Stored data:
»»

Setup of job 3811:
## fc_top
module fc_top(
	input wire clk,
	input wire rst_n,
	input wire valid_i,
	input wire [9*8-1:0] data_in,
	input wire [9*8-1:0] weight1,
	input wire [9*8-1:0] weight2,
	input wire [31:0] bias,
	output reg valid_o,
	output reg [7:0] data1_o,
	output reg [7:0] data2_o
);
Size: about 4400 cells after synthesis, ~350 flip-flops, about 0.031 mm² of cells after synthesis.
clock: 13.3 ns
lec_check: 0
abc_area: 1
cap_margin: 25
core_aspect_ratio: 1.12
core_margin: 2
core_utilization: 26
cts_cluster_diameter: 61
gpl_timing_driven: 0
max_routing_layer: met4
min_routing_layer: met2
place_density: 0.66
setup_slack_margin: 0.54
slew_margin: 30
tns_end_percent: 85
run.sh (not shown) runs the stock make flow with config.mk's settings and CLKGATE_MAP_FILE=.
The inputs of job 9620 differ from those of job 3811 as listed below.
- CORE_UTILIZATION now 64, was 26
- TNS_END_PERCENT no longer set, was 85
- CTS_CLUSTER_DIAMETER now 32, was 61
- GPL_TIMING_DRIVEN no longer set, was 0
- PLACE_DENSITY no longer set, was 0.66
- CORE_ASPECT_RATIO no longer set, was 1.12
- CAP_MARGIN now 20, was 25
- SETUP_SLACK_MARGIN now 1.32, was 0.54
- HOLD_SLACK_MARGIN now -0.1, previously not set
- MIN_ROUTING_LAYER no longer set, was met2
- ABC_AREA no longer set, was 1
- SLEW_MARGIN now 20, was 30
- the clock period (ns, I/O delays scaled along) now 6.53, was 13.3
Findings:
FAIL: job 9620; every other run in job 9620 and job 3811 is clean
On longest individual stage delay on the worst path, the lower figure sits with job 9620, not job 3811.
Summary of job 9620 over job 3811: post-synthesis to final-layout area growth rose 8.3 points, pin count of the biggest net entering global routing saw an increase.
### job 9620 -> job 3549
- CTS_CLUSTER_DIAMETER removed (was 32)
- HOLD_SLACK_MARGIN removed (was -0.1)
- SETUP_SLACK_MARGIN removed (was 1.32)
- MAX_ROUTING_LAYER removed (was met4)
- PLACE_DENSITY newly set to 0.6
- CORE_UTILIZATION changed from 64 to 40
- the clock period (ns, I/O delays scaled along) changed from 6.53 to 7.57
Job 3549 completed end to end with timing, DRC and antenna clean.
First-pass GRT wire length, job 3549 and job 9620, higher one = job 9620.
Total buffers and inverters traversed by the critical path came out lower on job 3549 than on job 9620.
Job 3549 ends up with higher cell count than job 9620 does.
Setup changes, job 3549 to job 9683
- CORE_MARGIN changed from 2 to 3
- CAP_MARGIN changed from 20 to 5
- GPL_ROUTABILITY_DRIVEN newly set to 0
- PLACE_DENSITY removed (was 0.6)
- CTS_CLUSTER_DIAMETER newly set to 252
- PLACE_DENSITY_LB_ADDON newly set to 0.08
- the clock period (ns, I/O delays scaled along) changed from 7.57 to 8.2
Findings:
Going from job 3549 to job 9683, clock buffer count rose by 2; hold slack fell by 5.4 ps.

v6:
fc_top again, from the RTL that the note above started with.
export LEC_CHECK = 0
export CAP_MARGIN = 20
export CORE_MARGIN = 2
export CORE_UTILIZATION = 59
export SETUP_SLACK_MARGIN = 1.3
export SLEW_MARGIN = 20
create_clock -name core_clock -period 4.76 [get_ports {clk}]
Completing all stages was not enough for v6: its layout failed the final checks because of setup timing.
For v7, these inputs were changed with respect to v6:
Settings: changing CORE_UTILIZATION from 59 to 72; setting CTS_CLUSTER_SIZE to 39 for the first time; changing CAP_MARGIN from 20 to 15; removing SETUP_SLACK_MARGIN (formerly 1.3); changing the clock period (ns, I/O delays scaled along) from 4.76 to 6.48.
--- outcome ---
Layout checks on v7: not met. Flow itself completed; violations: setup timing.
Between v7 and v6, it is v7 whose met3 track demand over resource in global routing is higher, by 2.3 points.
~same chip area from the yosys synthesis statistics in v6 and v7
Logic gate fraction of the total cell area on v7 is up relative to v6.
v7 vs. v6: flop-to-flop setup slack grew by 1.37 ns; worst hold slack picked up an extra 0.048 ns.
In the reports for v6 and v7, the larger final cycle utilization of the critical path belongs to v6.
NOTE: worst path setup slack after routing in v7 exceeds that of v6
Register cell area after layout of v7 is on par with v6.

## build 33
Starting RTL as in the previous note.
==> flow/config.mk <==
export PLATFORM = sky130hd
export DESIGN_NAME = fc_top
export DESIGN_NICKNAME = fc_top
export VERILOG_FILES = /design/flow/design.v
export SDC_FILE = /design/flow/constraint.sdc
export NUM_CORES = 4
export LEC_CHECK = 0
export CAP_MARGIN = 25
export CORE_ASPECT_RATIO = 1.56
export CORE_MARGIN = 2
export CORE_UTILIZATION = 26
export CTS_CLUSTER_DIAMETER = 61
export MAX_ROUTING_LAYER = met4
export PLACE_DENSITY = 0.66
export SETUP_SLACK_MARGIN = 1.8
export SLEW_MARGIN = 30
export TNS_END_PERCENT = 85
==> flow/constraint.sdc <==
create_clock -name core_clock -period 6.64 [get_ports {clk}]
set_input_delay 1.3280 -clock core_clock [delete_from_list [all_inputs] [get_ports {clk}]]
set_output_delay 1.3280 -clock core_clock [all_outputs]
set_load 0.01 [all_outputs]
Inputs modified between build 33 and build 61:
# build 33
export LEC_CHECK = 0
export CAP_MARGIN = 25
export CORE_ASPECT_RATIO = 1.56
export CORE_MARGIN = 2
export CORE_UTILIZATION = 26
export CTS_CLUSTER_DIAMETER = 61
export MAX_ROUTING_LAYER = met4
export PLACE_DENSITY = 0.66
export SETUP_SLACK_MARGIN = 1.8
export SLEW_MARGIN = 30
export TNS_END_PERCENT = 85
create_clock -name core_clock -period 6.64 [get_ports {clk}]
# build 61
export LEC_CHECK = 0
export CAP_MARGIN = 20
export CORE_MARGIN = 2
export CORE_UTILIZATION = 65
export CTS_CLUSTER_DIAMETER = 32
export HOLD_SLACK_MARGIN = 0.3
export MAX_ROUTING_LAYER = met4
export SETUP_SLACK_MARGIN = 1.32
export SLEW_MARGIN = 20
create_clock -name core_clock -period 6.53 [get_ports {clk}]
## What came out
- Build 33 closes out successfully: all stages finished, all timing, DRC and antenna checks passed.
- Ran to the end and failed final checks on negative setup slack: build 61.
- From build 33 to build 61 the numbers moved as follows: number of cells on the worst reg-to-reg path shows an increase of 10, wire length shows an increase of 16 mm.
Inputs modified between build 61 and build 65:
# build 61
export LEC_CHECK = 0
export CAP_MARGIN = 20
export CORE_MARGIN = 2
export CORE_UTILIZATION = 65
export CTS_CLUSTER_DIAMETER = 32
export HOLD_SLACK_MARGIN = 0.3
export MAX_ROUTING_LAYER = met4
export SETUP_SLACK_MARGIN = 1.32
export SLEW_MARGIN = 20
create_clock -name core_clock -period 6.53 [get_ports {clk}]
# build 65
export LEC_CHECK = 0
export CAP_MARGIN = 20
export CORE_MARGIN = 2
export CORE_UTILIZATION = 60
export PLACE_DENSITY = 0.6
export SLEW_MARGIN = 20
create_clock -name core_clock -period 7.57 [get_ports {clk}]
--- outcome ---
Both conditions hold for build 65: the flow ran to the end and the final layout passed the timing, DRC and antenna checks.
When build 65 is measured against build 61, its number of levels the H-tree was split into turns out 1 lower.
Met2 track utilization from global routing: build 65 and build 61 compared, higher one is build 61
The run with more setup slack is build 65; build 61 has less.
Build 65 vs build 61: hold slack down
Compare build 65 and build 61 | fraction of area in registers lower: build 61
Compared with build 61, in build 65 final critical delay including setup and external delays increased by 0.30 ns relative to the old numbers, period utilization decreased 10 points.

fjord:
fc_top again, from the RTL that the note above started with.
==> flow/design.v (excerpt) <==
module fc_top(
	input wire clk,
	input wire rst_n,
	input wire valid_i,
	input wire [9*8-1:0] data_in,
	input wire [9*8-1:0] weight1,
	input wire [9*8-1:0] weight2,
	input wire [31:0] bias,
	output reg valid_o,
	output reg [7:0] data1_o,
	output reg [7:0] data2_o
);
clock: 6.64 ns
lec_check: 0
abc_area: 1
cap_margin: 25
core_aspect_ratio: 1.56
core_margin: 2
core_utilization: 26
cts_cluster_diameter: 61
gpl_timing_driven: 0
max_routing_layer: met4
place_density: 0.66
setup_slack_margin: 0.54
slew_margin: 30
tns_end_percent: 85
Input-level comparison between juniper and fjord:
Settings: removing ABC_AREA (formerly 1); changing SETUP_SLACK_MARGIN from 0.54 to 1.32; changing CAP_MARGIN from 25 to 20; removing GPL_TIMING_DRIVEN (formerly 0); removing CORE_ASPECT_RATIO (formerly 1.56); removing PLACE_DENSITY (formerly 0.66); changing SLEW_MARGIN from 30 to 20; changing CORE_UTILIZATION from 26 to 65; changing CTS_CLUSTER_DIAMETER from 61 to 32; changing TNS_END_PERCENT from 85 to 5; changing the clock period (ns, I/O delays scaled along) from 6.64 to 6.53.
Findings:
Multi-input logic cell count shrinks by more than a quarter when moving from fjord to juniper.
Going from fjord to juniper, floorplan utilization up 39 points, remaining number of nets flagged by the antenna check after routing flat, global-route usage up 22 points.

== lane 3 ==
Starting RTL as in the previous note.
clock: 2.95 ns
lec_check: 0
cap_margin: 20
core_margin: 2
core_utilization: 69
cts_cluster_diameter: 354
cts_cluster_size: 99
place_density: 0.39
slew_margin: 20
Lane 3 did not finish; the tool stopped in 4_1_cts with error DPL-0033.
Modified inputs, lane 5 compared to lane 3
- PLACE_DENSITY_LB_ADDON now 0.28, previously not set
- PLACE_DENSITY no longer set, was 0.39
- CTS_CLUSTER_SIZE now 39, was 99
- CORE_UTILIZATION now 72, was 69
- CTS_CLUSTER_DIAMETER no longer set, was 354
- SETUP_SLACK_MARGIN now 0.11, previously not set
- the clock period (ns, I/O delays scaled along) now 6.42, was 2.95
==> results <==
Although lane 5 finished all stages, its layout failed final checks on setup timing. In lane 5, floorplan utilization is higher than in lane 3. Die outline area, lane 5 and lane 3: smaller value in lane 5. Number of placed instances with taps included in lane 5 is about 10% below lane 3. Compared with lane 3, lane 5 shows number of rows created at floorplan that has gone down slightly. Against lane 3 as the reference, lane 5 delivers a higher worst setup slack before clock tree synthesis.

««

Task to complete:
Reproduce each line of the records in which the string "length" appears.

Your response:
First-pass GRT wire length, job 3549 and job 9620, higher one = job 9620.
- From build 33 to build 61 the numbers moved as follows: number of cells on the worst reg-to-reg path shows an increase of 10, wire length shows an increase of 16 mm.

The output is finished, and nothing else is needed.